$ cat src/include/ldu_dq_defs.svh
// load unit dispatch queue sizing
// queue depth, dispatch width and the field widths shared by all blocks
`ifndef LDU_DQ_DEFS_SVH
`define LDU_DQ_DEFS_SVH

// queue shape
`define LDU_DQ_ENTRIES 4
`define DISPATCH_WAYS 4

// physical register tags
`define LOG_PR_COUNT 7

// bank select is the low bits of a tag
`define LOG_PRF_BANK_COUNT 2
`define PRF_BANK_COUNT (1 << `LOG_PRF_BANK_COUNT)
`define UPPER_PR_WIDTH (`LOG_PR_COUNT - `LOG_PRF_BANK_COUNT)

// reorder buffer index, wraps modulo its size
`define LOG_ROB_ENTRIES 6

// central queue index returned on enqueue
`define LOG_LDU_CQ_ENTRIES 4

// load immediate
`define IMM_WIDTH 12

`endif
$ cat src/ldu_dq_pkg.sv
// load unit dispatch queue types
// opcode encoding and the packed payloads passed between the blocks
`default_nettype none

`include "ldu_dq_defs.svh"

package ldu_dq_pkg;

    // load opcodes, funct3 style encoding
    typedef enum logic [3:0] {
        LDU_LB  = 4'b0000,
        LDU_LH  = 4'b0001,
        LDU_LW  = 4'b0010,
        LDU_LD  = 4'b0011,
        LDU_LBU = 4'b0100,
        LDU_LHU = 4'b0101,
        LDU_LWU = 4'b0110
    } ldu_op_e;

    // op as it arrives from dispatch
    typedef struct packed {
        ldu_op_e                        op;
        logic [`IMM_WIDTH-1:0]          imm12;
        logic [`LOG_PR_COUNT-1:0]       a_pr;
        logic                           a_ready;
        logic                           a_is_zero;
        logic [`LOG_PR_COUNT-1:0]       dest_pr;
        logic [`LOG_ROB_ENTRIES-1:0]    rob_index;
    } dq_op_t;

    // one queue slot
    typedef struct packed {
        logic   valid;
        logic   killed;
        dq_op_t payload;
    } dq_entry_t;

    // writeback tags, one lane per register bank
    typedef struct packed {
        logic [`PRF_BANK_COUNT-1:0]                         valid;
        logic [`PRF_BANK_COUNT-1:0][`UPPER_PR_WIDTH-1:0]    upper_pr;
    } wb_bus_t;

    // kill everything younger than head + rel index
    typedef struct packed {
        logic                           valid;
        logic [`LOG_ROB_ENTRIES-1:0]    abs_head_index;
        logic [`LOG_ROB_ENTRIES-1:0]    rel_kill_younger_index;
    } rob_kill_t;

    // central queue side of a launch
    typedef struct packed {
        logic                           killed;
        ldu_op_e                        op;
        logic [`LOG_PR_COUNT-1:0]       dest_pr;
        logic [`LOG_ROB_ENTRIES-1:0]    rob_index;
    } cq_enq_t;

    // issue queue side of a launch
    typedef struct packed {
        ldu_op_e                        op;
        logic [`IMM_WIDTH-1:0]          imm12;
        logic [`LOG_PR_COUNT-1:0]       a_pr;
        logic                           a_ready;
        logic                           a_is_zero;
        logic [`LOG_LDU_CQ_ENTRIES-1:0] cq_index;
    } iq_enq_t;

endpackage

`default_nettype wire

$ cat src/ldu_dq.sv
// load unit dispatch queue
// four-way dispatch into a compacting queue with wakeup, kill and
// launch into the central and issue queues
`default_nettype none

`include "ldu_dq_defs.svh"

module ldu_dq
    import ldu_dq_pkg::*;
(
    input  logic                                CLK,
    input  logic                                nRST,

    // dispatch by way
    input  logic [`DISPATCH_WAYS-1:0]           dispatch_attempt,
    input  logic [`DISPATCH_WAYS-1:0]           dispatch_valid,
    input  dq_op_t [`DISPATCH_WAYS-1:0]         dispatch_op,
    output logic [`DISPATCH_WAYS-1:0]           dispatch_ack,

    // writeback and kill
    input  wb_bus_t                             wb_bus,
    input  rob_kill_t                           rob_kill,

    // central queue enqueue
    output logic                                cq_enq_valid,
    output cq_enq_t                             cq_enq,
    input  logic                                cq_enq_ready,
    input  logic [`LOG_LDU_CQ_ENTRIES-1:0]      cq_enq_index,

    // issue queue enqueue
    output logic                                iq_enq_valid,
    output iq_enq_t                             iq_enq,
    input  logic                                iq_enq_ready
);

    dq_entry_t [`LDU_DQ_ENTRIES-1:0]    entries;
    dq_entry_t                          head;
    logic [`LDU_DQ_ENTRIES-1:0]         valid_by_entry;
    logic [`LDU_DQ_ENTRIES-1:0]         fill_by_entry;
    dq_op_t [`LDU_DQ_ENTRIES-1:0]       fill_op_by_entry;
    logic [`LDU_DQ_ENTRIES-1:0]         new_ready;
    logic [`LDU_DQ_ENTRIES-1:0]         new_killed;
    logic                               launching;

    for (genvar i = 0; i < `LDU_DQ_ENTRIES; i++) begin : g_valid
        assign valid_by_entry[i] = entries[i].valid;
    end

    dispatch_alloc u_alloc (
        .dispatch_attempt   (dispatch_attempt),
        .dispatch_valid     (dispatch_valid),
        .dispatch_op        (dispatch_op),
        .valid_by_entry     (valid_by_entry),
        .dispatch_ack       (dispatch_ack),
        .fill_by_entry      (fill_by_entry),
        .fill_op_by_entry   (fill_op_by_entry)
    );

    dq_entry_array u_entries (
        .CLK                (CLK),
        .nRST               (nRST),
        .launching          (launching),
        .fill_by_entry      (fill_by_entry),
        .fill_op_by_entry   (fill_op_by_entry),
        .new_ready          (new_ready),
        .new_killed         (new_killed),
        .entries            (entries),
        .head               (head)
    );

    wakeup_kill_check u_check (
        .entries            (entries),
        .wb_bus             (wb_bus),
        .rob_kill           (rob_kill),
        .new_ready          (new_ready),
        .new_killed         (new_killed)
    );

    launch_ctrl u_launch (
        .head               (head),
        .cq_enq_ready       (cq_enq_ready),
        .cq_enq_index       (cq_enq_index),
        .iq_enq_ready       (iq_enq_ready),
        .launching          (launching),
        .cq_enq_valid       (cq_enq_valid),
        .cq_enq             (cq_enq),
        .iq_enq_valid       (iq_enq_valid),
        .iq_enq             (iq_enq)
    );

endmodule

`default_nettype wire

$ cat src/launch_ctrl.sv
// launch control
// decides when the head leaves and splits it into cq and iq enqueues
`default_nettype none

`include "ldu_dq_defs.svh"

module launch_ctrl
    import ldu_dq_pkg::*;
(
    input  dq_entry_t                           head,
    input  logic                                cq_enq_ready,
    input  logic [`LOG_LDU_CQ_ENTRIES-1:0]      cq_enq_index,
    input  logic                                iq_enq_ready,
    output logic                                launching,
    output logic                                cq_enq_valid,
    output cq_enq_t                             cq_enq,
    output logic                                iq_enq_valid,
    output iq_enq_t                             iq_enq
);

    always_comb begin
        // a killed head only needs the central queue
        launching = head.valid & cq_enq_ready & (iq_enq_ready | head.killed);

        cq_enq_valid = launching;
        iq_enq_valid = launching & ~head.killed;

        // ------------------------------------------------
        // central queue payload
        cq_enq.killed = head.killed;
        cq_enq.op = head.payload.op;
        cq_enq.dest_pr = head.payload.dest_pr;
        cq_enq.rob_index = head.payload.rob_index;

        // ------------------------------------------------
        // issue queue payload, tagged with the cq slot
        iq_enq.op = head.payload.op;
        iq_enq.imm12 = head.payload.imm12;
        iq_enq.a_pr = head.payload.a_pr;
        iq_enq.a_ready = head.payload.a_ready;
        iq_enq.a_is_zero = head.payload.a_is_zero;
        iq_enq.cq_index = cq_enq_index;

        // kill marks only ever sit on a stored op
        assert (head.valid || !head.killed)
            else $error("launch_ctrl: killed flag on an empty head");
    end

endmodule

`default_nettype wire

$ cat src/dq_entry_array.sv
// dispatch queue entry storage
// compacting queue with the oldest op at entry 0; shifts down on launch,
// fills empty slots from dispatch and keeps wakeup and kill sticky
`default_nettype none

`include "ldu_dq_defs.svh"

module dq_entry_array
    import ldu_dq_pkg::*;
(
    input  logic                                CLK,
    input  logic                                nRST,
    input  logic                                launching,
    input  logic [`LDU_DQ_ENTRIES-1:0]          fill_by_entry,
    input  dq_op_t [`LDU_DQ_ENTRIES-1:0]        fill_op_by_entry,
    input  logic [`LDU_DQ_ENTRIES-1:0]          new_ready,
    input  logic [`LDU_DQ_ENTRIES-1:0]          new_killed,
    output dq_entry_t [`LDU_DQ_ENTRIES-1:0]     entries,
    output dq_entry_t                           head
);

    // stored state
    logic [`LDU_DQ_ENTRIES-1:0]     valid_q;
    logic [`LDU_DQ_ENTRIES-1:0]     killed_q;
    dq_op_t [`LDU_DQ_ENTRIES-1:0]   payload_q;

    // candidates for the next cycle
    dq_entry_t [`LDU_DQ_ENTRIES-1:0] merged;
    dq_entry_t [`LDU_DQ_ENTRIES-1:0] fill_entry;
    dq_entry_t [`LDU_DQ_ENTRIES-1:0] next_entry;

    logic compacted;

    // ------------------------------------------------
    // current view with same-cycle wakeup and kill

    always_comb begin
        for (int i = 0; i < `LDU_DQ_ENTRIES; i++) begin
            entries[i].valid = valid_q[i];
            entries[i].killed = killed_q[i];
            entries[i].payload = payload_q[i];

            merged[i].valid = valid_q[i];
            merged[i].killed = killed_q[i] | new_killed[i];
            merged[i].payload = payload_q[i];
            merged[i].payload.a_ready = payload_q[i].a_ready | new_ready[i];

            // a fresh op starts live
            fill_entry[i].valid = fill_by_entry[i];
            fill_entry[i].killed = 1'b0;
            fill_entry[i].payload = fill_op_by_entry[i];
        end
    end

    assign head = merged[0];

    // ------------------------------------------------
    // next entry select

    always_comb begin
        // lower entries take self or the slot above
        for (int i = 0; i < `LDU_DQ_ENTRIES - 1; i++) begin
            if (launching) begin
                next_entry[i] = valid_q[i+1] ? merged[i+1] : fill_entry[i+1];
            end
            else begin
                next_entry[i] = valid_q[i] ? merged[i] : fill_entry[i];
            end
        end

        // top entry has nothing above, so it empties on launch
        if (launching) begin
            next_entry[`LDU_DQ_ENTRIES-1] = merged[`LDU_DQ_ENTRIES-1];
            next_entry[`LDU_DQ_ENTRIES-1].valid = 1'b0;
            next_entry[`LDU_DQ_ENTRIES-1].killed = 1'b0;
        end
        else if (valid_q[`LDU_DQ_ENTRIES-1]) begin
            next_entry[`LDU_DQ_ENTRIES-1] = merged[`LDU_DQ_ENTRIES-1];
        end
        else begin
            next_entry[`LDU_DQ_ENTRIES-1] = fill_entry[`LDU_DQ_ENTRIES-1];
        end
    end

    // ------------------------------------------------
    // registers

    always_ff @(posedge CLK or negedge nRST) begin
        if (!nRST) begin
            valid_q <= '0;
            killed_q <= '0;
        end
        else begin
            for (int i = 0; i < `LDU_DQ_ENTRIES; i++) begin
                valid_q[i] <= next_entry[i].valid;
                killed_q[i] <= next_entry[i].killed;
            end
        end
    end

    always_ff @(posedge CLK) begin
        for (int i = 0; i < `LDU_DQ_ENTRIES; i++) begin
            payload_q[i] <= next_entry[i].payload;
        end
    end

    // no gap below a valid entry, else the head order breaks
    always_comb begin
        compacted = 1'b1;
        for (int i = 0; i < `LDU_DQ_ENTRIES - 1; i++) begin
            if (valid_q[i+1] && !valid_q[i]) begin
                compacted = 1'b0;
            end
        end
    end

    assert property (@(posedge CLK) disable iff (!nRST) compacted)
        else $error("dq_entry_array: valid entry above an empty one");

endmodule

`default_nettype wire

$ cat src/wakeup_kill_check.sv
// wakeup and kill check
// compares every stored op against the writeback tags and the rob kill window
`default_nettype none

`include "ldu_dq_defs.svh"

module wakeup_kill_check
    import ldu_dq_pkg::*;
(
    input  dq_entry_t [`LDU_DQ_ENTRIES-1:0]    entries,
    input  wb_bus_t                             wb_bus,
    input  rob_kill_t                           rob_kill,
    output logic [`LDU_DQ_ENTRIES-1:0]         new_ready,
    output logic [`LDU_DQ_ENTRIES-1:0]         new_killed
);

    always_comb begin
        logic [`LOG_PRF_BANK_COUNT-1:0] bank;
        logic [`UPPER_PR_WIDTH-1:0]     upper;
        logic [`LOG_ROB_ENTRIES-1:0]    age;

        for (int i = 0; i < `LDU_DQ_ENTRIES; i++) begin
            // tag splits into bank select and upper bits
            bank = entries[i].payload.a_pr[`LOG_PRF_BANK_COUNT-1:0];
            upper = entries[i].payload.a_pr[`LOG_PR_COUNT-1:`LOG_PRF_BANK_COUNT];

            new_ready[i] = entries[i].valid
                & wb_bus.valid[bank]
                & (wb_bus.upper_pr[bank] == upper);

            // distance from rob head, wraps modulo rob size
            age = entries[i].payload.rob_index - rob_kill.abs_head_index;

            new_killed[i] = entries[i].valid
                & rob_kill.valid
                & (age > rob_kill.rel_kill_younger_index);
        end
    end

endmodule

`default_nettype wire

$ cat src/dispatch_alloc.sv
// dispatch allocator
// hands each attempting way the lowest free entry left by earlier ways
// and steers the way payloads onto their entry slots
`default_nettype none

`include "ldu_dq_defs.svh"

module dispatch_alloc
    import ldu_dq_pkg::*;
(
    input  logic [`DISPATCH_WAYS-1:0]           dispatch_attempt,
    input  logic [`DISPATCH_WAYS-1:0]           dispatch_valid,
    input  dq_op_t [`DISPATCH_WAYS-1:0]         dispatch_op,
    input  logic [`LDU_DQ_ENTRIES-1:0]          valid_by_entry,
    output logic [`DISPATCH_WAYS-1:0]           dispatch_ack,
    output logic [`LDU_DQ_ENTRIES-1:0]          fill_by_entry,
    output dq_op_t [`LDU_DQ_ENTRIES-1:0]        fill_op_by_entry
);

    // one-hot entry granted to each way, zero if none
    logic [`DISPATCH_WAYS-1:0][`LDU_DQ_ENTRIES-1:0] grant_by_way;

    // ------------------------------------------------
    // priority pick

    always_comb begin
        logic [`LDU_DQ_ENTRIES-1:0] open_mask;
        logic [`LDU_DQ_ENTRIES-1:0] lowest_open;

        // free before this cycle's launch only
        open_mask = ~valid_by_entry;

        for (int way = 0; way < `DISPATCH_WAYS; way++) begin
            // isolate lowest set bit of the open mask
            lowest_open = open_mask & (~open_mask + 1'b1);
            grant_by_way[way] = lowest_open & {`LDU_DQ_ENTRIES{dispatch_attempt[way]}};
            dispatch_ack[way] = dispatch_attempt[way] & (|open_mask);

            // later ways see what is left
            open_mask = open_mask & ~grant_by_way[way];
        end
    end

    // ------------------------------------------------
    // grant checks

    always_comb begin
        logic [`DISPATCH_WAYS-1:0] ways_on_entry;

        for (int entry = 0; entry < `LDU_DQ_ENTRIES; entry++) begin
            for (int way = 0; way < `DISPATCH_WAYS; way++) begin
                ways_on_entry[way] = grant_by_way[way][entry];
            end

            // two ways landing in one slot would drop an op
            assert ($onehot0(ways_on_entry))
                else $error("dispatch_alloc: grants of two ways share an entry");

            // an occupied slot is never handed out
            assert (!(|ways_on_entry) || !valid_by_entry[entry])
                else $error("dispatch_alloc: grant to an occupied entry");
        end
    end

    // ------------------------------------------------
    // way to entry routing

    // grants are one-hot per entry, so an OR mux is enough
    always_comb begin
        fill_by_entry = '0;
        fill_op_by_entry = '0;

        for (int entry = 0; entry < `LDU_DQ_ENTRIES; entry++) begin
            for (int way = 0; way < `DISPATCH_WAYS; way++) begin
                if (grant_by_way[way][entry]) begin
                    // valid low keeps the slot empty
                    fill_by_entry[entry] = fill_by_entry[entry] | dispatch_valid[way];
                    fill_op_by_entry[entry] =
                        dq_op_t'(fill_op_by_entry[entry] | dispatch_op[way]);
                end
            end
        end
    end

endmodule

`default_nettype wire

# Work instruction:
Each line containing "stored" belongs in the answer; pick these out of the material and copy them.

# Worked solution:
        // kill marks only ever sit on a stored op
    // stored state
// compares every stored op against the writeback tags and the rob kill window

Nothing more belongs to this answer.